Hay un momento durante el procés en que la incompatibilidad no la deciden las Juntas Electorales, sino la propia Cámara. Los parlamentos autonómicos tienen la Comisión del Estatuto del Diputado y abarca tanto incompatibilidades como aforamientos, así como la Comisión de Suplicatorios. Tradicionalmente en España la Cámara decidía sobre las compatibilidades del diputado con autonomía parlamentaria. Hasta que durante el juicio al procés, la Junta Electoral Central se metió en las competencias del Parlament de Catalunya y comenzó a decidir sobre la incompatibilidad. “Un hecho que contradice 40 años de jurisprudencia parlamentaria y de la propia Junta”, apunta un letrado y recuerda varios votos particulares en este sentido. “Como era Catalunya, se rebajaron los patrones de la jurisprudencia parlamentaria y de las competencias”, apunta. Porque hasta entonces, las causas de inelegibilidad las resolvía la ley electoral, y las compatibilidades el parlamento. Después llegó aquello de la “inelegibilidad sobrevenida”, recurrida todavía en la justicia europea. Y eso mismo le pasó al diputado Rodríguez. 

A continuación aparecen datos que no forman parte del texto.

--- src/rtl/wdcl_parse_core.sv ---
// Parser state and per-byte update of the RIFF/WAVE chunk walk.
// Depends on wdcl_pkg and wav_data_chunk_locator_assert.svh.
`include "wav_data_chunk_locator_assert.svh"

module wdcl_parse_core
  import wdcl_pkg::*;
#(
  parameter int POSITION_BITS = POS_BITS_DEFAULT
) (
  input  logic    clk,
  input  logic    rst_n,
  input  logic    step_en,
  input  item_t   item,
  output result_t result
);

  typedef enum logic [1:0] {PH_RIFF, PH_HDR, PH_SKIP, PH_DONE} phase_t;

  logic [POSITION_BITS-1:0] pos_r, pos_nxt;
  phase_t                   phase_r, phase_nxt;
  logic [31:0]              id_r, id_nxt;
  logic [31:0]              size_r, size_nxt;
  logic [32:0]              skip_r, skip_nxt;
  logic                     match_r, match_nxt;
  status_t                  status_r, status_nxt;
  logic [31:0]              offset_r, offset_nxt;

  logic [POSITION_BITS-1:0] count;
  logic [32:0]              skip_dec;
  logic [31:0]              id_upd;
  logic [31:0]              size_upd;
  logic [2:0]               hdr_idx;
  logic [8:0]               pat;
  phase_t                   phase_eff;
  status_t                  st;

  always_comb begin
    pos_nxt    = pos_r;
    phase_nxt  = phase_r;
    id_nxt     = id_r;
    size_nxt   = size_r;
    skip_nxt   = skip_r;
    match_nxt  = match_r;
    status_nxt = status_r;
    offset_nxt = offset_r;
    id_upd     = id_r;
    size_upd   = size_r;

    // Saturate the byte counter; hitting the top while undecided is a failure.
    count     = (&pos_r) ? pos_r : pos_r + 1'b1;
    pos_nxt   = count;
    phase_eff = phase_r;
    if ((&pos_r) && (phase_r != PH_DONE)) begin
      status_nxt = ST_INVALID;
      phase_nxt  = PH_DONE;
      phase_eff  = PH_DONE;
    end

    skip_dec = (skip_r != '0) ? skip_r - 33'd1 : '0;
    hdr_idx  = 3'(4'(HDR_LEN) - skip_r[3:0]);
    pat      = riff_byte(pos_r[3:0]);

    case (phase_eff)
      PH_RIFF: begin
        match_nxt = match_r & (~pat[8] | (pat[7:0] == item.data_byte));
        if (pos_r >= POSITION_BITS'(RIFF_LEN - 1)) begin
          if (match_nxt) begin
            phase_nxt = PH_HDR;
            skip_nxt  = 33'(HDR_LEN);
            id_nxt    = '0;
            size_nxt  = '0;
          end else begin
            status_nxt = ST_INVALID;
            phase_nxt  = PH_DONE;
          end
        end
      end
      PH_HDR: begin
        // First four bytes shift into the id, next four fill the size lanes.
        if (!hdr_idx[2]) begin
          id_upd = {id_r[23:0], item.data_byte};
        end else begin
          case (hdr_idx[1:0])
            2'd0:    size_upd = size_r | {24'd0, item.data_byte};
            2'd1:    size_upd = size_r | {16'd0, item.data_byte, 8'd0};
            2'd2:    size_upd = size_r | {8'd0, item.data_byte, 16'd0};
            default: size_upd = size_r | {item.data_byte, 24'd0};
          endcase
        end
        id_nxt   = id_upd;
        size_nxt = size_upd;
        skip_nxt = skip_dec;
        if (skip_dec == '0) begin
          if (id_upd == ID_DATA) begin
            status_nxt = ST_FOUND;
            offset_nxt = 32'(count);
            phase_nxt  = PH_DONE;
          end else if (size_upd == '0) begin
            // Empty chunk: next header starts at once.
            skip_nxt = 33'(HDR_LEN);
            id_nxt   = '0;
            size_nxt = '0;
          end else begin
            // Odd sizes carry one pad byte.
            skip_nxt  = {1'b0, size_upd} + {32'd0, size_upd[0]};
            phase_nxt = PH_SKIP;
          end
        end
      end
      PH_SKIP: begin
        skip_nxt = skip_dec;
        if (skip_dec == '0) begin
          phase_nxt = PH_HDR;
          skip_nxt  = 33'(HDR_LEN);
          id_nxt    = '0;
          size_nxt  = '0;
        end
      end
      default: begin
        phase_nxt = PH_DONE;
      end
    endcase

    st = status_nxt;
    if (item.last_byte && (st == ST_SEARCH)) begin
      st = ST_INVALID;
    end
    result.parse_status = st;
    result.pcm_offset   = (st == ST_FOUND) ? offset_nxt : 32'd0;
    result.file_done    = item.last_byte;

    // Last byte answered: start the next file from scratch.
    if (item.last_byte) begin
      pos_nxt    = '0;
      phase_nxt  = PH_RIFF;
      id_nxt     = '0;
      size_nxt   = '0;
      skip_nxt   = '0;
      match_nxt  = 1'b1;
      status_nxt = ST_SEARCH;
      offset_nxt = '0;
    end
  end

  always_ff @(posedge clk) begin
    if (!rst_n) begin
      pos_r    <= '0;
      phase_r  <= PH_RIFF;
      id_r     <= '0;
      size_r   <= '0;
      skip_r   <= '0;
      match_r  <= 1'b1;
      status_r <= ST_SEARCH;
      offset_r <= '0;
    end else if (step_en) begin
      pos_r    <= pos_nxt;
      phase_r  <= phase_nxt;
      id_r     <= id_nxt;
      size_r   <= size_nxt;
      skip_r   <= skip_nxt;
      match_r  <= match_nxt;
      status_r <= status_nxt;
      offset_r <= offset_nxt;
    end
  end

  `WDCL_ASSERT(a_found_is_done, clk, rst_n, (status_r == ST_FOUND) |-> (phase_r == PH_DONE), "found status outside done phase")
  `WDCL_ASSERT(a_hdr_count, clk, rst_n, (phase_r == PH_HDR) |-> (skip_r != '0 && skip_r <= 33'(HDR_LEN)), "header byte count out of range")
  `WDCL_ASSERT(a_skip_nonzero, clk, rst_n, (phase_r == PH_SKIP) |-> (skip_r != '0), "body skip with zero bytes left")
  `WDCL_ASSERT(a_riff_window, clk, rst_n, (phase_r == PH_RIFF) |-> (pos_r < POSITION_BITS'(RIFF_LEN)), "preamble phase past byte 11")

endmodule

--- src/rtl/wav_data_chunk_locator.sv ---
// Top level of the RIFF/WAVE data chunk locator: input word register,
// parser core and result register. Depends on wdcl_pkg, wdcl_in_if,
// wdcl_out_if, wdcl_parse_core and wav_data_chunk_locator_assert.svh.
//
// Usage: feed a WAV file one byte per word on in_ch, in file order, with
// last_byte set on its final byte. Every byte yields exactly one result word
// on out_ch: parse_status (searching, found or invalid), pcm_offset (offset
// just past the "data" chunk header when found, else 0) and file_done (set
// on the result of the last byte). The status is sticky for the file; the
// word after a last byte starts a new file.
// Throughput: one byte per clock while out_ch.ready is high. The per-byte
// work (preamble compare, header gather, skip count decrement) sits in a
// single stage between the input register and the result register.
// Path: a byte accepted into the input register has its result word loaded
// into the result register when the parser core steps on that byte.
// Stall: when out_ch.ready is low with a result word waiting, the result
// register holds, and in_ch.ready drops once the input register holds a byte.
// Reset (rst_n low, synchronous): both registers empty, parser back to the
// start of a file.
`include "wav_data_chunk_locator_assert.svh"

module wav_data_chunk_locator
  import wdcl_pkg::*;
#(
  parameter int POSITION_BITS = POS_BITS_DEFAULT
) (
  input  logic        clk,
  input  logic        rst_n,
  wdcl_in_if.sink     in_ch,
  wdcl_out_if.source  out_ch
);

  logic    s1_valid_r;
  item_t   item_r;
  logic    out_valid_r;
  result_t res_r;
  result_t core_res;
  logic    s1_adv;
  logic    step_en;

  // Advance the input stage whenever the result register is free or draining.
  assign s1_adv      = !out_valid_r || out_ch.ready;
  assign in_ch.ready = !s1_valid_r || s1_adv;
  assign step_en     = s1_valid_r && s1_adv;

  // Input word register.
  always_ff @(posedge clk) begin
    if (!rst_n) begin
      s1_valid_r <= 1'b0;
    end else if (in_ch.ready) begin
      s1_valid_r <= in_ch.valid;
    end
  end

  always_ff @(posedge clk) begin
    if (in_ch.valid && in_ch.ready) begin
      item_r.data_byte <= in_ch.data_byte;
      item_r.last_byte <= in_ch.last_byte;
    end
  end

  wdcl_parse_core #(
    .POSITION_BITS (POSITION_BITS)
  ) u_core (
    .clk     (clk),
    .rst_n   (rst_n),
    .step_en (step_en),
    .item    (item_r),
    .result  (core_res)
  );

  // Result register: load the core's answer as the parser state advances.
  always_ff @(posedge clk) begin
    if (!rst_n) begin
      out_valid_r <= 1'b0;
    end else if (s1_adv) begin
      out_valid_r <= s1_valid_r;
    end
  end

  always_ff @(posedge clk) begin
    if (step_en) begin
      res_r <= core_res;
    end
  end

  assign out_ch.valid        = out_valid_r;
  assign out_ch.parse_status = res_r.parse_status;
  assign out_ch.pcm_offset   = res_r.pcm_offset;
  assign out_ch.file_done    = res_r.file_done;

  `WDCL_ASSERT(a_offset_only_found, clk, rst_n, (out_valid_r && res_r.parse_status != ST_FOUND) |-> (res_r.pcm_offset == 32'd0), "offset set without found status")
  `WDCL_ASSERT(a_status_code, clk, rst_n, out_valid_r |-> (res_r.parse_status == ST_SEARCH || res_r.parse_status == ST_FOUND || res_r.parse_status == ST_INVALID), "undefined status code on output")
  `WDCL_ASSERT_ALWAYS(a_reset_empties, clk, !rst_n |=> (!out_valid_r && !s1_valid_r), "pipeline not empty after reset")

endmodule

“Marchena mandó la carta diciendo implícitamente que Alberto Rodríguez era incompatible y había que retirarle el acta. Pero es el Congreso quien debe retirarla y decidir si alguien ha devenido en incompatible”, recuerda otro letrado. Una contradicción absoluta de los principios que rigen el otorgamiento y la retirada de las actas parlamentarias, como marca el artículo 23 de la Constitución. Además, la decisión se tomó sin derecho de audiencia y sin pasar por la Comisión de Estatuto, así que Rodríguez no pudo alegar nada. Lo hizo la mesa a capón” recuerdan fuentes parlamentarias.

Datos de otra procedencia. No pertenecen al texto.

## config.mk

```make
export PLATFORM = sky130hd
export DESIGN_NAME = pip_cell
export DESIGN_NICKNAME = d
export VERILOG_FILES = /design/src/rtl/pip_pkg.sv /design/src/rtl/pip_cell.sv
export SDC_FILE = /design/constraint.sdc
export NUM_CORES = 1
export LEC_CHECK = 0
export ABC_AREA = 0
export BUFFER_PORTS_ARGS = -buffer_cell sky130_fd_sc_hd__buf_4
export CAP_MARGIN = 25
export CORE_MARGIN = 4
export CORE_UTILIZATION = 36
export DETAILED_ROUTE_END_ITERATION = 6
export PLACE_DENSITY = 0.87
export SYNTH_ARGS = -nofsm -noshare
export SYNTH_HDL_FRONTEND = slang
export SYNTH_SLANG_ARGS = --single-unit
```

## constraint.sdc

```tcl
create_clock -name clk_i -period 1.5 [get_ports clk_i]
set_input_delay 0.15 -clock clk_i [delete_from_list [all_inputs] [get_ports clk_i]]
set_output_delay 0.15 -clock clk_i [all_outputs]
set_load 0.1 [all_outputs]
```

Si el Constitucional anula la decisión está corroborando que en el proceso contra Alberto Rodríguez se produjo “una cacicada tras otra”, concluye otro jurista. La pregunta es ¿cómo se le devuelve el escaño? El conflicto entre las instituciones del Estado no lo alentó la Mesa, sino la orden indirecta del Supremo. Si se anula la expulsión de Alberto Rodríguez, si le quitaron el escaño cuando tenía derecho a conservarlo, si no se argumentó lo suficiente, la culpa caerá sobre Meritxell Batet, máxima responsable como presidenta del Congreso de proteger los derechos fundamentales de los diputados y sus representados.

En el contexto de aquellos días estaba la amenaza de VOX contra Batet de una denuncia por desobediencia y un Gobierno que quiso evitar el enfrentamiento con el Supremo ante el enésimo intento de renovar el CGPJ. En lo político, el escaño ha permanecido vacío como símbolo de protesta por lo que Podemos interpreta como un exceso de Batet y una traición de su socio de Gobierno. Si el Constitucional les da la razón, puede que la bronca interna no sea para tanto. Fuentes de Podemos aseguran que se pronunciarán una vez lo haga Alberto Rodríguez. Si el exdiputado no carga contra Batet, es posible que no lo hagan ellos.

Al margen de la polémica y el revuelo, la retirada del escaño de Alberto Rodríguez es un caso flagrante de cómo las presiones doblegan el derecho y las consecuencias de ceder ante ellas.